**Exercise goal:** When you have gone through the records below, state only how many lines include the word "after".
(Source material)
**src/design/mac_mem_pkg.sv**
```systemverilog
// Memory map and data widths shared by the download path and the SDRAM mux.
// SDRAM is word addressed; chipset and loader addresses count bytes.

package mac_mem_pkg;

	// ========================================================================
	// Bus widths
	// ========================================================================
	localparam int SDRAM_AW = 25;
	localparam int DATA_W   = 16;
	localparam int MEM_AW   = 22;
	localparam int IOCTL_AW = 25;

	// Download offset is 2 target bits above 19 word bits
	localparam int DIO_AW = 21;

	// ========================================================================
	// SDRAM map
	// ========================================================================
	// Downloads land above the OS ROM region
	localparam logic [3:0] DIO_REGION_PREFIX = 4'b0001;

	// Set for ROM reads, RAM lives below it
	localparam int ROM_SELECT_BIT = 21;

	// ========================================================================
	// Floppy images, final loader word address
	// ========================================================================
	// 819200 byte image
	localparam logic [IOCTL_AW-2:0] DSK_WORDS_DS = (IOCTL_AW-1)'(409600);
	// 409600 byte image
	localparam logic [IOCTL_AW-2:0] DSK_WORDS_SS = (IOCTL_AW-1)'(204800);

	// Black screen while the loader owns the bus
	localparam logic [DATA_W-1:0] DOWNLOAD_FILL = '1;

endpackage

```
**src/design/mac_ctrl_pkg.sv**
```systemverilog
// Control encodings and timing constants for the system glue.
// Hold counts are short so simulation stays fast; real hardware wants more.

package mac_ctrl_pkg;

	typedef enum logic [1:0] {
		CPU_68000 = 2'd0,
		CPU_68010 = 2'd1,
		CPU_68020 = 2'd2
	} cpu_model_e;

	typedef enum logic {
		MEM_1MB = 1'b0,
		MEM_4MB = 1'b1
	} mem_size_e;

	// Loader index, low two bits also pick the SDRAM region
	typedef enum logic [7:0] {
		DIO_ROM        = 8'd0,
		DIO_FLOPPY_INT = 8'd1,
		DIO_FLOPPY_EXT = 8'd2
	} dio_target_e;

	localparam int RESET_HOLD_TICKS = 32;
	localparam int RESET_CNT_W      = $clog2(RESET_HOLD_TICKS + 1);
	localparam int ACT_HOLD_CYCLES  = 200;
	localparam int ACT_CNT_W        = 8;
	localparam int NUM_DRIVES       = 2;

endpackage

```
**src/design/reset_sequencer.sv**
```systemverilog
// Runs only on clk8_en_p ticks; without ticks the reset state is frozen.
// A setting change is seen one tick after it happens.

module reset_sequencer (
	input  logic                     clk_sys,
	input  logic                     rst_n,
	input  logic                     clk8_en_p,
	input  logic                     pll_locked,
	input  logic                     ext_reset,
	input  logic                     user_button,
	input  logic                     status_reset,
	input  logic                     cpu_reset_req_n,
	input  mac_ctrl_pkg::mem_size_e  mem_config,
	input  mac_ctrl_pkg::cpu_model_e cpu_config,
	output logic                     sys_reset_n
);
	import mac_ctrl_pkg::*;

	mem_size_e              last_mem;
	cpu_model_e             last_cpu;
	logic [RESET_CNT_W-1:0] hold_cnt;
	logic                   reset_src;

	// Any of these restarts the hold
	assign reset_src = !pll_locked || ext_reset || user_button || status_reset ||
		(mem_config != last_mem) || (cpu_config != last_cpu) || !cpu_reset_req_n;

	always_ff @(posedge clk_sys or negedge rst_n) begin
		if (!rst_n) begin
			last_mem    <= MEM_1MB;
			last_cpu    <= CPU_68000;
			hold_cnt    <= RESET_CNT_W'(RESET_HOLD_TICKS);
			sys_reset_n <= 1'b0;
		end else if (clk8_en_p) begin
			last_mem <= mem_config;
			last_cpu <= cpu_config;
			if (reset_src) begin
				hold_cnt    <= RESET_CNT_W'(RESET_HOLD_TICKS);
				sys_reset_n <= 1'b0;
			end else if (hold_cnt != '0) begin
				hold_cnt <= hold_cnt - RESET_CNT_W'(1);
			end else begin
				// Count ran out on an earlier tick
				sys_reset_n <= 1'b1;
			end
		end
	end

endmodule

```
**src/design/floppy_image_detect.sv**
```systemverilog
// One instance per drive; only sizes of exactly 400K or 800K are accepted.
// Flags are valid one cycle after dio_download falls.

module floppy_image_detect #(
	parameter mac_ctrl_pkg::dio_target_e DRIVE_TARGET = mac_ctrl_pkg::DIO_FLOPPY_INT
) (
	input  logic                            clk_sys,
	input  logic                            rst_n,
	input  logic                            dio_download,
	input  logic                            eject,
	input  mac_ctrl_pkg::dio_target_e       dio_index,
	input  logic [mac_mem_pkg::IOCTL_AW-2:0] dio_words,
	output logic                            disk_ins,
	output logic                            disk_ds
);
	import mac_mem_pkg::*;

	logic download_q;
	logic disk_ss;
	logic download_end;

	assign download_end = download_q && !dio_download && (dio_index == DRIVE_TARGET);

	always_ff @(posedge clk_sys or negedge rst_n) begin
		if (!rst_n) begin
			download_q <= 1'b0;
			disk_ds    <= 1'b0;
			disk_ss    <= 1'b0;
		end else begin
			download_q <= dio_download;
			// Eject from the OS wins over a finishing download
			if (eject) begin
				disk_ds <= 1'b0;
				disk_ss <= 1'b0;
			end else if (download_end) begin
				disk_ds <= (dio_words == DSK_WORDS_DS);
				disk_ss <= (dio_words == DSK_WORDS_SS);
			end
		end
	end

	// Unknown sizes leave the drive empty
	assign disk_ins = disk_ds | disk_ss;

endmodule

```
**src/design/download_buffer.sv**
```systemverilog
// Holds a single loader word; the loader must not strobe while ioctl_wait is high.
// A word is written in the first complete download slot after the strobe.

module download_buffer (
	input  logic                             clk_sys,
	input  logic                             rst_n,
	input  logic                             ioctl_wr,
	input  logic                             dio_bus_control,
	input  logic [mac_mem_pkg::IOCTL_AW-1:0] ioctl_addr,
	input  logic [mac_mem_pkg::DATA_W-1:0]   ioctl_data,
	input  mac_ctrl_pkg::dio_target_e        dio_index,
	output logic                             ioctl_wait,
	output logic                             dio_write,
	output logic [mac_mem_pkg::DIO_AW-1:0]   dio_a,
	output logic [mac_mem_pkg::DATA_W-1:0]   dio_data
);
	import mac_mem_pkg::*;

	logic bus_control_q;

	// Payload, loaded on every strobe
	always_ff @(posedge clk_sys or negedge rst_n) begin
		if (!rst_n) begin
			dio_data <= '0;
			dio_a    <= '0;
		end else if (ioctl_wr) begin
			// Loader sends little endian, the 68k bus is big endian
			dio_data <= {ioctl_data[DATA_W/2-1:0], ioctl_data[DATA_W-1:DATA_W/2]};
			dio_a    <= {dio_index[1:0], ioctl_addr[19:1]};
		end
	end

	always_ff @(posedge clk_sys or negedge rst_n) begin
		if (!rst_n) begin
			ioctl_wait    <= 1'b0;
			dio_write     <= 1'b0;
			bus_control_q <= 1'b0;
		end else begin
			bus_control_q <= dio_bus_control;
			if (ioctl_wr)
				ioctl_wait <= 1'b1;
			// Arm the write only between slots so a slot is never cut short
			if (!dio_bus_control)
				dio_write <= ioctl_wait;
			// Slot just ended with the write armed
			if (bus_control_q && !dio_bus_control && dio_write)
				ioctl_wait <= 1'b0;
		end
	end

endmodule

```
**src/design/sdram_port_mux.sv**
```systemverilog
// Purely combinational; the loader owns SDRAM only while downloading in its slot.
// Disk reads are byte wide and are spread over both halves of the word.

module sdram_port_mux (
	input  logic                                 dio_download,
	input  logic                                 dio_bus_control,
	input  logic                                 dio_write,
	input  logic [mac_mem_pkg::DIO_AW-1:0]       dio_a,
	input  logic [mac_mem_pkg::DATA_W-1:0]       dio_data,
	input  logic [mac_mem_pkg::MEM_AW-1:0]       mem_addr,
	input  logic [mac_mem_pkg::DATA_W-1:0]       mem_dout,
	input  logic                                 rom_oe_n,
	input  logic                                 ram_oe_n,
	input  logic                                 ram_we_n,
	input  logic                                 mem_uds_n,
	input  logic                                 mem_lds_n,
	input  logic [mac_ctrl_pkg::NUM_DRIVES-1:0]  dsk_read_ack,
	input  logic [mac_mem_pkg::DATA_W-1:0]       sdram_out,
	output logic [mac_mem_pkg::SDRAM_AW-1:0]     sdram_addr,
	output logic [mac_mem_pkg::DATA_W-1:0]       sdram_din,
	output logic [1:0]                           sdram_ds,
	output logic                                 sdram_we,
	output logic                                 sdram_oe,
	output logic [mac_mem_pkg::DATA_W-1:0]       sdram_do
);
	import mac_mem_pkg::*;

	logic                download_cycle;
	logic [SDRAM_AW-1:0] mem_sdram_addr;
	logic [DATA_W-1:0]   disk_byte;

	assign download_cycle = dio_download && dio_bus_control;

	// ROM and RAM map straight onto SDRAM words
	always_comb begin
		mem_sdram_addr                       = '0;
		mem_sdram_addr[ROM_SELECT_BIT]       = !rom_oe_n;
		mem_sdram_addr[ROM_SELECT_BIT-1:0]   = mem_addr[MEM_AW-1:1];
	end

	// Odd byte address takes the low half
	assign disk_byte = mem_addr[0] ? {2{sdram_out[DATA_W/2-1:0]}}
	                               : {2{sdram_out[DATA_W-1:DATA_W/2]}};

	assign sdram_addr = download_cycle ? {DIO_REGION_PREFIX, dio_a} : mem_sdram_addr;
	assign sdram_din  = download_cycle ? dio_data : mem_dout;
	assign sdram_ds   = download_cycle ? 2'b11 : {!mem_uds_n, !mem_lds_n};
	assign sdram_we   = download_cycle ? dio_write : !ram_we_n;
	assign sdram_oe   = download_cycle ? 1'b0 : (!ram_oe_n || !rom_oe_n);
	assign sdram_do   = download_cycle ? DOWNLOAD_FILL :
	                    (|dsk_read_ack) ? disk_byte : sdram_out;

endmodule

```
**src/design/disk_activity_led.sv**
```systemverilog
// Activity is stretched to ACT_HOLD_CYCLES clocks, the pulse lags one cycle.
// With a motor running the LED is lit and activity blinks it off.

module disk_activity_led (
	input  logic                                clk_sys,
	input  logic                                rst_n,
	input  logic                                dio_download,
	input  logic [mac_ctrl_pkg::NUM_DRIVES-1:0] disk_act,
	input  logic [mac_ctrl_pkg::NUM_DRIVES-1:0] disk_motor,
	output logic                                led_user
);
	import mac_ctrl_pkg::*;

	logic [ACT_CNT_W-1:0] hold_cnt;
	logic                 act_pulse;

	always_ff @(posedge clk_sys or negedge rst_n) begin
		if (!rst_n) begin
			hold_cnt  <= '0;
			act_pulse <= 1'b0;
		end else begin
			act_pulse <= (hold_cnt != '0);
			if (|disk_act)
				hold_cnt <= ACT_CNT_W'(ACT_HOLD_CYCLES);
			else if (hold_cnt != '0)
				hold_cnt <= hold_cnt - ACT_CNT_W'(1);
		end
	end

	assign led_user = dio_download || (act_pulse ^ (|disk_motor));

endmodule

```
**src/design/mac_glue_top.sv**
```systemverilog
// Glue around CPU, chipset and SDRAM controller, which live outside this top.
// clk8_en_p and dio_bus_control come from the bus timing controller.

module mac_glue_top (
	input  logic                                 clk_sys,
	input  logic                                 rst_n,
	input  logic                                 clk8_en_p,
	input  logic                                 pll_locked,
	input  logic                                 ext_reset,
	input  logic                                 user_button,
	input  logic                                 status_reset,
	input  mac_ctrl_pkg::mem_size_e              mem_config,
	input  mac_ctrl_pkg::cpu_model_e             cpu_config,
	input  logic                                 cpu_reset_req_n,
	input  logic                                 dio_download,
	input  mac_ctrl_pkg::dio_target_e            dio_index,
	input  logic                                 ioctl_wr,
	input  logic [mac_mem_pkg::IOCTL_AW-1:0]     ioctl_addr,
	input  logic [mac_mem_pkg::DATA_W-1:0]       ioctl_data,
	input  logic                                 dio_bus_control,
	input  logic [mac_ctrl_pkg::NUM_DRIVES-1:0]  disk_eject,
	input  logic [mac_ctrl_pkg::NUM_DRIVES-1:0]  disk_motor,
	input  logic [mac_ctrl_pkg::NUM_DRIVES-1:0]  disk_act,
	input  logic [mac_mem_pkg::MEM_AW-1:0]       mem_addr,
	input  logic                                 rom_oe_n,
	input  logic                                 ram_oe_n,
	input  logic                                 ram_we_n,
	input  logic                                 mem_uds_n,
	input  logic                                 mem_lds_n,
	input  logic [mac_mem_pkg::DATA_W-1:0]       mem_dout,
	input  logic [mac_ctrl_pkg::NUM_DRIVES-1:0]  dsk_read_ack,
	input  logic [mac_mem_pkg::DATA_W-1:0]       sdram_out,
	output logic                                 sys_reset_n,
	output logic [mac_ctrl_pkg::NUM_DRIVES-1:0]  disk_ins,
	output logic [mac_ctrl_pkg::NUM_DRIVES-1:0]  disk_ds,
	output logic                                 ioctl_wait,
	output logic [mac_mem_pkg::SDRAM_AW-1:0]     sdram_addr,
	output logic [mac_mem_pkg::DATA_W-1:0]       sdram_din,
	output logic [1:0]                           sdram_ds,
	output logic                                 sdram_we,
	output logic                                 sdram_oe,
	output logic [mac_mem_pkg::DATA_W-1:0]       sdram_do,
	output logic                                 led_user
);
	import mac_mem_pkg::*;
	import mac_ctrl_pkg::*;

	logic              dio_write;
	logic [DIO_AW-1:0] dio_a;
	logic [DATA_W-1:0] dio_data;

	// ========================================================================
	// Reset and floppy status
	// ========================================================================
	reset_sequencer i_reset_sequencer (
		.clk_sys, .rst_n, .clk8_en_p, .pll_locked, .ext_reset, .user_button,
		.status_reset, .cpu_reset_req_n, .mem_config, .cpu_config, .sys_reset_n
	);

	// Loader address counts bytes, image size is checked in words
	floppy_image_detect #(.DRIVE_TARGET(DIO_FLOPPY_INT)) i_floppy_int (
		.clk_sys, .rst_n, .dio_download, .eject(disk_eject[0]), .dio_index,
		.dio_words(ioctl_addr[IOCTL_AW-1:1]), .disk_ins(disk_ins[0]), .disk_ds(disk_ds[0])
	);

	floppy_image_detect #(.DRIVE_TARGET(DIO_FLOPPY_EXT)) i_floppy_ext (
		.clk_sys, .rst_n, .dio_download, .eject(disk_eject[1]), .dio_index,
		.dio_words(ioctl_addr[IOCTL_AW-1:1]), .disk_ins(disk_ins[1]), .disk_ds(disk_ds[1])
	);

	// ========================================================================
	// Download and SDRAM port
	// ========================================================================
	download_buffer i_download_buffer (
		.clk_sys, .rst_n, .ioctl_wr, .dio_bus_control, .ioctl_addr, .ioctl_data,
		.dio_index, .ioctl_wait, .dio_write, .dio_a, .dio_data
	);

	sdram_port_mux i_sdram_port_mux (
		.dio_download, .dio_bus_control, .dio_write, .dio_a, .dio_data,
		.mem_addr, .mem_dout, .rom_oe_n, .ram_oe_n, .ram_we_n, .mem_uds_n, .mem_lds_n,
		.dsk_read_ack, .sdram_out, .sdram_addr, .sdram_din, .sdram_ds, .sdram_we,
		.sdram_oe, .sdram_do
	);

	disk_activity_led i_disk_activity_led (
		.clk_sys, .rst_n, .dio_download, .disk_act, .disk_motor, .led_user
	);

endmodule

```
(End Source material)
**Task response:** 3